### [Instructions to follow]
Give back exactly the lines from the one containing "met2,18.79,46,45" through the end of the records, including both, and no others.

───── The input ─────

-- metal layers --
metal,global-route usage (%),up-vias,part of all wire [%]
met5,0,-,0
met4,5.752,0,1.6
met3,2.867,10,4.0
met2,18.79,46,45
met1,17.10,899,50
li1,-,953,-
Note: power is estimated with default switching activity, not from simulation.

─────

### [Result for this task]
met2,18.79,46,45
met1,17.10,899,50
li1,-,953,-
Note: power is estimated with default switching activity, not from simulation.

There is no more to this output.